A barrister who successfully represented protesters in Sheffield has cast doubt on the legality of the felling in Doncaster.
Speaking to The Independent, Paul Powlesland of Garden Court Chambers and founder of Lawyers for Nature, said the council had not obtained a felling licence from the Forestry Commission.
He said: “They are relying on an exemption from the need to get a felling licence based on their need to repair pavements which they say are dangerous, but if you actually look at the pavements, they are not seriously damaged enough or defective enough to warrant that, I would say.”
He said since the work was halted in January, the council had gone again to the forestry commission, which “has told them they don’t need a licence for this because of the pavement damage. But I would disagree”.
He added: “The fact is, as shown in Sheffield, this is totally unnecessary. It’s wanton vandalism of valuable public assets, which these trees are. In Sheffield the council swore blue for years that they could not repair the pavements without taking all these mature trees out, but when the protesters finally stopped them doing that, lo and behold, over the past year they’ve been magically maintaining the pavements while keeping all these beautiful trees.
“The conclusion of what happened in Sheffield is really the best answer to what’s happening in Doncaster. It’s perfectly possible to just repair the streets while leaving the trees in situ.”
He added: “I saw the images last night of the council sneaking in after dark like some sort of mobsters, putting up fences when people aren’t around to chop all these trees down, and you think ‘wow, the amount of effort to wantonly and needlessly destroy nature just takes your breath away’.”
Gill Gillies, assistant director of environment at Doncaster Council told Doncaster Free Press earlier this year: “Based on all available options and, after careful consideration, we have made what we believe to be the best decision in the interests of all parties. We will be minimising disruption by planting a smaller species of replacement trees as we swap out the existing lime trees.

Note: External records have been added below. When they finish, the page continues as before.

--- config.mk ---
export PLATFORM = sky130hd
export DESIGN_NAME = lcs_bank
export DESIGN_NICKNAME = d
export VERILOG_FILES = /design/src/design/lcs_pkg.sv /design/src/design/lcs_slot_port.sv /design/src/design/lcs_bank.sv
export VERILOG_INCLUDE_DIRS = /design/src /design/src/design
export SDC_FILE = /design/constraint.sdc
export NUM_CORES = 1
export LEC_CHECK = 0
export BUFFER_PORTS_ARGS = -buffer_cell sky130_fd_sc_hd__buf_2
export CAP_MARGIN = 5
export CORE_MARGIN = 8
export CORE_UTILIZATION = 36
export DETAILED_ROUTE_END_ITERATION = 10
export PLACE_DENSITY_LB_ADDON = 0.08
export SYNTH_ARGS = -nofsm -noshare
export SYNTH_HDL_FRONTEND = slang
export SYNTH_SLANG_ARGS = --single-unit
--- constraint.sdc ---
create_clock -name clk -period 3.8 [get_ports clk]
set_clock_uncertainty 0.2 [all_clocks]
set_input_delay 0.38 -clock clk [delete_from_list [all_inputs] [get_ports clk]]
set_output_delay 0.38 -clock clk [all_outputs]
set_load 0.02 [all_outputs]
--- src/design/lcs_map.svh ---
// Purpose: register offsets, field positions and reset values for the link slot and pulse bank
// Assumes: 5-bit register address inside the control page, 8-bit data
// Notes: definitions only
`ifndef LCS_MAP_SVH
`define LCS_MAP_SVH
`define LCS_OFS_B_SEL 5'h19
`define LCS_OFS_C_SEL 5'h1A
`define LCS_OFS_PW1 5'h1B
`define LCS_OFS_PW2 5'h1C
`define LCS_OFS_PW3 5'h1D
`define LCS_EN_BIT 7
`define LCS_CH_HI 4
`define LCS_SIGN_BIT 6
`define LCS_MAG_HI 5
`define LCS_LEVEL_HI 6
`define LCS_OVR_BIT 3
`define LCS_RST_REG 8'h00
`define LCS_LAST_CHAN 5'h17
`define LCS_DEF_LEVEL 7'h40
`define LCS_IDLE_LEVEL 7'h00
`endif

--- src/design/lcs_pkg.sv ---
// Purpose: shared types for the link slot and pulse bank
// Assumes: lcs_map.svh holds all numbers
// Notes: types only
package lcs_pkg;
	typedef logic [7:0] lcs_byte_t;
	typedef logic [4:0] lcs_chan_t;
	typedef logic [6:0] lcs_level_t;
	typedef enum logic [1:0] {
		LCS_PH_IDLE = 2'h0,
		LCS_PH_ONE = 2'h1,
		LCS_PH_TWO = 2'h3,
		LCS_PH_THREE = 2'h2
	} lcs_phase_e;
endpackage

--- src/design/lcs_slot_port.sv ---
// Purpose: attaches one link controller to one payload channel
// Assumes: channel count and bit stream aligned to clk, one bit per cycle when bit_valid
// Notes: transmit bit is substituted; receive bit is taken before the elastic buffer
`timescale 1ns/1ps
`include "lcs_map.svh"
module lcs_slot_port
	import lcs_pkg::*;
(
	// Clock and reset
	input wire logic clk,
	input wire logic rst,
	// Configuration
	input wire logic enable,
	input wire lcs_chan_t channel_number,
	// Frame timing
	input wire lcs_chan_t frame_channel,
	input wire logic bit_valid,
	// Data
	input wire logic serial_payload_in,
	input wire logic ctrl_tx_bit,
	input wire logic line_rx_bit,
	output logic tx_bit,
	output logic ctrl_rx_bit,
	output logic ctrl_rx_strobe,
	output logic ctrl_tx_strobe
);
	typedef struct packed {
		logic tx_bit;
		logic rx_bit;
		logic rx_stb;
		logic tx_stb;
	} lcs_port_s;
	lcs_port_s st, next_st;
	logic hit;
	// Out-of-range channels never match, so a bad setting detaches the controller
	assign hit = enable && channel_number <= `LCS_LAST_CHAN && frame_channel == channel_number;
	always_comb begin
		next_st = st;
		next_st.rx_stb = 1'b0;
		next_st.tx_stb = 1'b0;
		next_st.tx_bit = (hit && bit_valid) ? ctrl_tx_bit : serial_payload_in;
		if (hit && bit_valid) begin
			next_st.rx_bit = line_rx_bit;
			next_st.rx_stb = 1'b1;
			next_st.tx_stb = 1'b1;
		end
	end
	always_ff @(posedge clk or posedge rst) begin
		if (rst) begin
			st <= '0;
		end else begin
			st <= next_st;
		end
	end
	assign tx_bit = st.tx_bit;
	assign ctrl_rx_bit = st.rx_bit;
	assign ctrl_rx_strobe = st.rx_stb;
	assign ctrl_tx_strobe = st.tx_stb;
endmodule

--- src/design/lcs_bank.sv ---
// Purpose: link controller slot selects and custom transmit pulse levels
// Assumes: microprocessor port already decoded to this page; synchronous inputs
// Notes: reset values are zero; pulse levels reach the driver only while override is set
//
// Behaviour
// - Bit 7 of the controller b select register attaches that controller, clear detaches it.
// - Bit 7 of the controller c select register attaches that controller, clear detaches it.
// - Bits 4 to 0 of the controller b select register pick its frame channel.
// - Bits 4 to 0 of the controller c select register pick its frame channel.
// - Channel 0 is first and 23 the last usable one, and software keeps to that range.
// - On transmit the enabled controller's data replaces the serial payload in its channel.
// - On receive the enabled controller takes its channel from the line ahead of the buffer.
// - Pulse word one bits 6 to 0 set the driver level in the first phase of a mark.
// - Pulse word two bits 6 to 0 set the driver level in the second phase of a mark.
// - Pulse word three bits 6 to 0 set the driver level in the third phase of a mark.
// - The pulse words steer the driver only while the override enable is high.
// - A larger magnitude in bits 5 to 0 gives a larger driven amplitude.
// - Bit 6 of a pulse word is the sign, zero negative and one positive.
// - Bits 5 to 0 are an unsigned magnitude in steps of 0.1 volt.
`timescale 1ns/1ps
`include "lcs_map.svh"
module lcs_bank
	import lcs_pkg::*;
(
	// Clock and reset
	input wire logic clk,
	input wire logic rst,
	// Microprocessor port
	input wire logic reg_cs,
	input wire logic reg_wr,
	input wire logic [4:0] reg_addr,
	input wire lcs_byte_t reg_wdata,
	output lcs_byte_t reg_rdata,
	// Override bit held in the pulse enable register elsewhere
	input wire logic pulse_override_enable,
	// Frame timing
	input wire lcs_chan_t frame_channel,
	input wire logic bit_valid,
	input wire logic mark_start,
	// Transmit and receive data
	input wire logic serial_payload_in,
	input wire logic line_rx_bit,
	input wire logic link_controller_b_tx,
	input wire logic link_controller_c_tx,
	output logic line_tx_bit,
	output logic link_controller_b_rx,
	output logic link_controller_b_rx_strobe,
	output logic link_controller_b_tx_strobe,
	output logic link_controller_c_rx,
	output logic link_controller_c_rx_strobe,
	output logic link_controller_c_tx_strobe,
	// Line driver level code
	output lcs_level_t line_driver_outputs,
	output logic pulse_sign,
	output logic [5:0] pulse_magnitude
);
	typedef struct packed {
		lcs_byte_t b_sel;
		lcs_byte_t c_sel;
		lcs_byte_t pw1;
		lcs_byte_t pw2;
		lcs_byte_t pw3;
		lcs_byte_t rdata;
		lcs_phase_e phase;
		lcs_level_t level;
		logic tx;
	} lcs_bank_s;
	lcs_bank_s st, next_st;
	logic b_tx;
	logic b_rx;
	logic b_rs;
	logic b_ts;
	logic c_tx;
	logic c_rx;
	logic c_rs;
	logic c_ts;

	function automatic lcs_level_t level_of(input lcs_byte_t word);
		return word[`LCS_LEVEL_HI:0];
	endfunction

	////////////////////////////////////////////////////////////////////////////
	// Register file and pulse phase sequencer
	always_comb begin
		next_st = st;
		if (reg_cs && reg_wr) begin
			case (reg_addr)
				`LCS_OFS_B_SEL: begin
					next_st.b_sel = reg_wdata;
				end
				`LCS_OFS_C_SEL: begin
					next_st.c_sel = reg_wdata;
				end
				`LCS_OFS_PW1: begin
					next_st.pw1 = reg_wdata;
				end
				`LCS_OFS_PW2: begin
					next_st.pw2 = reg_wdata;
				end
				`LCS_OFS_PW3: begin
					next_st.pw3 = reg_wdata;
				end
				default: begin
					next_st.rdata = st.rdata;
				end
			endcase
		end
		// Read data is registered so the port sees it one edge after the address
		case (reg_addr)
			`LCS_OFS_B_SEL: next_st.rdata = st.b_sel;
			`LCS_OFS_C_SEL: next_st.rdata = st.c_sel;
			`LCS_OFS_PW1: next_st.rdata = st.pw1;
			`LCS_OFS_PW2: next_st.rdata = st.pw2;
			`LCS_OFS_PW3: next_st.rdata = st.pw3;
			default: next_st.rdata = 8'h00;
		endcase
		case (st.phase)
			LCS_PH_IDLE: next_st.phase = mark_start ? LCS_PH_ONE : LCS_PH_IDLE;
			LCS_PH_ONE: next_st.phase = LCS_PH_TWO;
			LCS_PH_TWO: next_st.phase = LCS_PH_THREE;
			LCS_PH_THREE: next_st.phase = mark_start ? LCS_PH_ONE : LCS_PH_IDLE;
			default: next_st.phase = LCS_PH_IDLE;
		endcase
		// Code passes straight through: sign in bit 6, magnitude below, so a bigger magnitude is louder
		case (next_st.phase)
			LCS_PH_ONE: begin
				next_st.level = pulse_override_enable ? level_of(next_st.pw1)
					: `LCS_DEF_LEVEL;
			end
			LCS_PH_TWO: begin
				next_st.level = pulse_override_enable ? level_of(next_st.pw2)
					: `LCS_DEF_LEVEL;
			end
			LCS_PH_THREE: begin
				next_st.level = pulse_override_enable ? level_of(next_st.pw3)
					: `LCS_DEF_LEVEL;
			end
			default: begin
				next_st.level = `LCS_IDLE_LEVEL;
			end
		endcase
		// Controller b wins when both select the same channel
		next_st.tx = b_ts ? b_tx : (c_ts ? c_tx : b_tx);
	end

	always_ff @(posedge clk or posedge rst) begin
		if (rst) begin
			st <= '{b_sel: `LCS_RST_REG, c_sel: `LCS_RST_REG, pw1: `LCS_RST_REG,
				pw2: `LCS_RST_REG, pw3: `LCS_RST_REG, rdata: `LCS_RST_REG,
				phase: LCS_PH_IDLE, level: `LCS_IDLE_LEVEL, tx: 1'b0};
		end else begin
			st <= next_st;
		end
	end

	////////////////////////////////////////////////////////////////////////////
	// Channel attachment; controller b has priority on the line transmit bit if both pick one channel, both still receive
	lcs_slot_port u_port_b (
		.clk(clk),
		.rst(rst),
		.enable(st.b_sel[`LCS_EN_BIT]),
		.channel_number(st.b_sel[`LCS_CH_HI:0]),
		.frame_channel(frame_channel),
		.bit_valid(bit_valid),
		.serial_payload_in(serial_payload_in),
		.ctrl_tx_bit(link_controller_b_tx),
		.line_rx_bit(line_rx_bit),
		.tx_bit(b_tx),
		.ctrl_rx_bit(b_rx),
		.ctrl_rx_strobe(b_rs),
		.ctrl_tx_strobe(b_ts)
	);
	lcs_slot_port u_port_c (
		.clk(clk),
		.rst(rst),
		.enable(st.c_sel[`LCS_EN_BIT]),
		.channel_number(st.c_sel[`LCS_CH_HI:0]),
		.frame_channel(frame_channel),
		.bit_valid(bit_valid),
		.serial_payload_in(serial_payload_in),
		.ctrl_tx_bit(link_controller_c_tx),
		.line_rx_bit(line_rx_bit),
		.tx_bit(c_tx),
		.ctrl_rx_bit(c_rx),
		.ctrl_rx_strobe(c_rs),
		.ctrl_tx_strobe(c_ts)
	);
	assign line_tx_bit = st.tx;
	assign link_controller_b_rx = b_rx;
	assign link_controller_b_rx_strobe = b_rs;
	assign link_controller_b_tx_strobe = b_ts;
	assign link_controller_c_rx = c_rx;
	assign link_controller_c_rx_strobe = c_rs;
	assign link_controller_c_tx_strobe = c_ts;
	assign reg_rdata = st.rdata;
	assign line_driver_outputs = st.level;
	assign pulse_sign = st.level[`LCS_SIGN_BIT];
	assign pulse_magnitude = st.level[`LCS_MAG_HI:0];

	////////////////////////////////////////////////////////////////////////////
	// Checks
	a_wr_readback: assert property (@(posedge clk) disable iff (rst)
		reg_cs && reg_wr && reg_addr == `LCS_OFS_PW1 ##1
		!(reg_cs && reg_wr) && reg_addr == `LCS_OFS_PW1
		|=> reg_rdata == $past(reg_wdata, 2)) else $error("readback mismatch");
	a_ph1_level: assert property (@(posedge clk) disable iff (rst)
		st.phase == LCS_PH_ONE && pulse_override_enable |-> line_driver_outputs == st.pw1[6:0])
		else $error("phase one level wrong");
	a_ph2_level: assert property (@(posedge clk) disable iff (rst)
		st.phase == LCS_PH_TWO && pulse_override_enable |-> line_driver_outputs == st.pw2[6:0])
		else $error("phase two level wrong");
	a_ph3_level: assert property (@(posedge clk) disable iff (rst)
		st.phase == LCS_PH_THREE && pulse_override_enable |-> line_driver_outputs == st.pw3[6:0])
		else $error("phase three level wrong");
	a_default_shape: assert property (@(posedge clk) disable iff (rst)
		st.phase != LCS_PH_IDLE && !pulse_override_enable |-> line_driver_outputs == `LCS_DEF_LEVEL)
		else $error("default shape not used");
	a_b_detached: assert property (@(posedge clk) disable iff (rst)
		!st.b_sel[7] |=> !link_controller_b_rx_strobe) else $error("b strobe while off");
	a_c_detached: assert property (@(posedge clk) disable iff (rst)
		!st.c_sel[7] |=> !link_controller_c_rx_strobe) else $error("c strobe while off");
	a_b_channel: assert property (@(posedge clk) disable iff (rst)
		st.b_sel[7] && bit_valid && frame_channel == st.b_sel[4:0] && st.b_sel[4:0] <= 5'h17
		|=> link_controller_b_rx_strobe && link_controller_b_rx == $past(line_rx_bit))
		else $error("b channel miss");
	a_c_channel: assert property (@(posedge clk) disable iff (rst)
		st.c_sel[7] && bit_valid && frame_channel == st.c_sel[4:0] && st.c_sel[4:0] <= 5'h17
		|=> link_controller_c_rx_strobe && link_controller_c_rx == $past(line_rx_bit))
		else $error("c channel miss");
	a_tx_subst: assert property (@(posedge clk) disable iff (rst)
		st.b_sel[7] && bit_valid && frame_channel == st.b_sel[4:0] && st.b_sel[4:0] <= 5'h17
		|=> ##1 line_tx_bit == $past(link_controller_b_tx, 2)) else $error("tx not substituted");
endmodule

==> run_results.csv <==
group,metric,value,unit
outcome,outcome,"finished clean",
sta,layout_min_cycle_time,2.14,ns
hold_path,hp-class,"in2reg",
cts,clock_latency,0.35,ns
floorplanning,dieArea,11600,um2
worst_setup_path,critical_path_class,"in2reg",
power,p_seq_share,46.6,%
worst_setup_path,crit_path_max_incr_delay,0.64,ns
grt,grtUsageMet2,21.8,%
sta,setup_tns,0,ns
sta,rsz0062_at_grt,"no",
synth,yosysSeqAreaShare,52.7,%
grt,grt_pass1_vias,2201,
synth,synthCells,243,
floorplanning,initial_core_util,37.0,%
cts,cts_num_sinks,64,
worst_setup_path,end_kind,"flip-flop",
worst_setup_path,slowest_stage,"nor2_1",
cells_and_area,fin_area,3500,um2
cells_and_area,areaGrowthSynthToFinish,15.3,%
cts,cts_tree,"done",
floorplanning,floorplan.die.height,108,um
placed_design,hpwl,5.12,mm
synth,synth_seq_cells,64,
grt,grt_pass1_wl,12.0,mm
route,vias,2080,
worst_setup_path,worstPathRequired,3.83,ns
cts,htree_levels,3,
grt,grt-ovfl-total,0,
synth,syn_nets,272,
grt,met3_usage,4.13,%
grt,grt_use_met1,17.0,%
synth,ys_top_cells_by_area,"dfrtp_1, mux2_2, buf_4",
placed_design,place_area,3280,um2
grt,antenna_found_initial,0,
placed_design,portBuffers,57,
worst_setup_path,path_buf_inv,1,
synth,synth_cell_types,42,
placed_design,place_congestion,0.768,
power,ir_worst_vdd,0.202,mV
cts,cts_inserted_buffers,9,
sta,setup_viol,0,
route,viasPerCell,5.25,
sta,worst_slew_pin_slew,0.851,ns
grt,grt_usage,13.7,%
worst_setup_path,crit_chain,"buf_2, nand4b_1, nor2_1, mux2_2, a221o_1",
power,comb_power_share,17.5,%
sta,fin_crit_sh,56.2,%
route,drc,0,
worst_setup_path,arrival,2.16,ns
cells_and_area,antennaDiodeCount,0,
worst_setup_path,critPathTopFamily,"simple AND/OR/NAND/NOR gates",
power,p_sw,0.000519,W
floorplanning,num_io_pins,58,
power,p_int,0.00128,W
cts,post_cts_resized,0,
synth,synth.largest_area_cell,"dfrtp_1",
floorplanning,fp.coreArea,8220,um2
sta,worst_slack,1.66,ns
cells_and_area,nets,315,
cts,clock_path_buffers,2,
worst_setup_path,crit_fanout,7,
route,drt_iter0_markers,91,
synth,syn_avg_cell_area,12.5,um2
cts,clk_pin_slew,0.08,ns
grt,top_usage_layer,"met2",
power,switching_share,28.9,%
floorplanning,fp-row-count,33,
worst_setup_path,critPathLaunchType,"primary input",
cts,postCtsSetupBuffers,0,
synth,ys_warn_count,0,
power,power_frac_clock,35.9,%
power,power_leakage,1.76,nW
route,dr.pass1.iters,4,
sta,slew_viol_final,0,
sta,relSlewSlack,43.0,%
power,power_density,513,nW/um2
synth,synth_top_area_share,52.7,%
cts,holdBufCountCts,0,
placed_design,post-place-ws,1.33,ns
route,final_antenna_net_count,0,
sta,hold_viol,0,
cells_and_area,final_layout_size_suffix_gt1_share,45.4,%
grt,grt_max_degree,65,
floorplanning,dieWidth,108,um
route,drt-wirelength-per-cell,19.2,um
sta,clock.fmax,468,MHz
synth,netlist_area,3040,um2
cts,root_buffer,"clkbuf_8",
job,cap_violations,0,
route,routed_wl,7.59,mm
## worst reg2reg max path, stage by stage (launching register included)
cell and delay (ns):
dfrtp_1 0.41, xnor2_1 0.23, o2111ai_1 0.13, or4b_2 0.70, mux2_2 0.31
## per-layer routing
metal  up-vias  share of wire, %
li1        955                 -
met1      1041                44
met2        72                49
met3        12               6.1
met4         0               1.6
met5         -                 0
## placed cells by master, fill, tap and decap left out, drive strengths merged, types with 3 or more instances in the layout
cell type | netlist | routed
dfrtp | 64 | 64
buf | 28 | 62
mux2 | 44 | 44
nand2 | 23 | 23
inv | 10 | 10
a222oi | 9 | 9
clkbuf | 2 | 9
a22oi | 8 | 8
nor2 | 6 | 6
a221o | 6 | 6
mux2i | 5 | 5
xor2 | 4 | 4
nor3 | 4 | 4
clkinvlp | 0 | 3
## Yosys cell counts (all sizes together)
master	number
a21boi	1
a21oi	1
a221o	6
a222oi	9
a22oi	8
a2bb2oi	1
a311o	1
and2	2
and3	2
buf	28
clkbuf	2
dfrtp	64
inv	10
mux2	44
mux2i	5
nand2	23
nand2b	2
nand3	2
nand4b	1
nor2	6
nor2b	2
nor3	4
nor4	1
o2111ai	2
o21ai	2
o221a	1
o22ai	1
o311a	1
o41ai	1
or3	1
or4	2
or4b	1
xnor2	2
xor2	4
## power by group through the flow
| stage | Combinational [W] | Clock [W] | Sequential [W] |
|---|---|---|---|
| 2_1_floorplan | 0.000252 | 0 | 0.000839 |
| 3_3_place_gp | 0.000316 | 0 | 0.000851 |
| 3_5_place_dp | 0.000316 | 0 | 0.000851 |
| 4_1_cts | 0.000317 | 0.000660 | 0.000837 |
| 5_1_grt | 0.000343 | 0.000683 | 0.000850 |
| 6_report | 0.000314 | 0.000645 | 0.000838 |
## metrics by stage
| stage | hold slack [ns] | instances | total power (W) | utilization (%) |
|---|---|---|---|---|
| global route | 0.0480 | 396 | 0.00188 | 42.6 |
| floorplan | 0.254 | 243 | 0.00109 | - |
| detailed placement | 0.248 | 380 | 0.00117 | 39.9 |
| finish | 0.0638 | 396 | 0.00180 | 42.6 |
| CTS | 0.0480 | 396 | 0.00182 | 42.6 |
| global placement | 0.242 | 380 | 0.00117 | 39.9 |
## cell type report
type                            instances  area [um2]
Multi-Input combinational cell        139        1190
Tap cell                              105         131
Clock buffer                            9         124
Sequential cell                        64        1600
Fill cell                             802        4710
Timing Repair Buffer                   62         323
Inverter                               10        37.5
Clock inverter                          7        96.3
## logic make-up (layout without fill, tap and decap cells)
logic type / after synthesis / count (layout) / synth area share (%)
mux: 49 / 49 / 18.7
flops: 64 / 64 / 52.7
simple gates: 49 / 49 / 8.40
xor+xnor: 6 / 6 / 1.73
buf+inv: 40 / 88 / 8.28
compound gates: 35 / 35 / 10.1
## sequential cells by signal, indices dropped and copies added, names as in the netlist
name                     flops
u_port_b.ctrl_rx_bit         1
u_port_c.ctrl_rx_strobe      1
line_tx_bit                  1
u_port_c.ctrl_rx_bit         1
u_port_b.tx_bit              1
reg_rdata                    8
u_port_b.ctrl_rx_strobe      1
st                          42
u_port_c.tx_bit              1
line_driver_outputs          7
## worst paths after layout
kind                                      start                endpoint  slack [ns]  cells past startpoint
max                                 reg_addr[2]  line_driver_outputs[3]        1.66                      5
min                        link_controller_c_tx         u_port_c.tx_bit        0.06                      2
max reg2reg                              st[43]         u_port_c.tx_bit        1.73                      4
min reg2reg                               st[8]                   st[9]        0.25                      0
max in group asynchronous                   rst                   st[8]        2.82                      3
min in group asynchronous                   rst            reg_rdata[3]        0.07                      3
(Power assumes the default switching activity.)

“The footpaths were identified as a priority for resurfacing, predominantly as a result of increasing tree root damage. It is also very likely that root regrowth would quickly resume under the new path and cause surface damage if the existing trees were retained.”
In a statement released by the council on Tuesday evening, Director of Economy and Environment Dan Swaine said: “The removal of these trees is not a decision we have taken lightly. We value street trees but in this instance we have had to act. The trees and roots on Middlefield Road have been causing safety issues and damage to boundary walls, driveways and footpaths for a number of years.
“The trees have caused significant damage to the footway because of lateral root growth. The decision to remove the trees is for no other reason than to comply with our legal duties to maintain the highway. We have tried alternative solutions over a number of years to maintain the highway in a safe condition, unfortunately reaching the current position where this was no longer possible.
“We take on board all comments in making difficult decisions such as this and whilst there have been protests on site involving individuals, which we respect but who we understand do not live in the local area, we believe this is the most appropriate solution with replanting more appropriate tree species.”
He said the council was also seeking to “increase the borough’s tree coverage”, as part of its plan to tackle the climate and biodiversity crisis which was declared last year.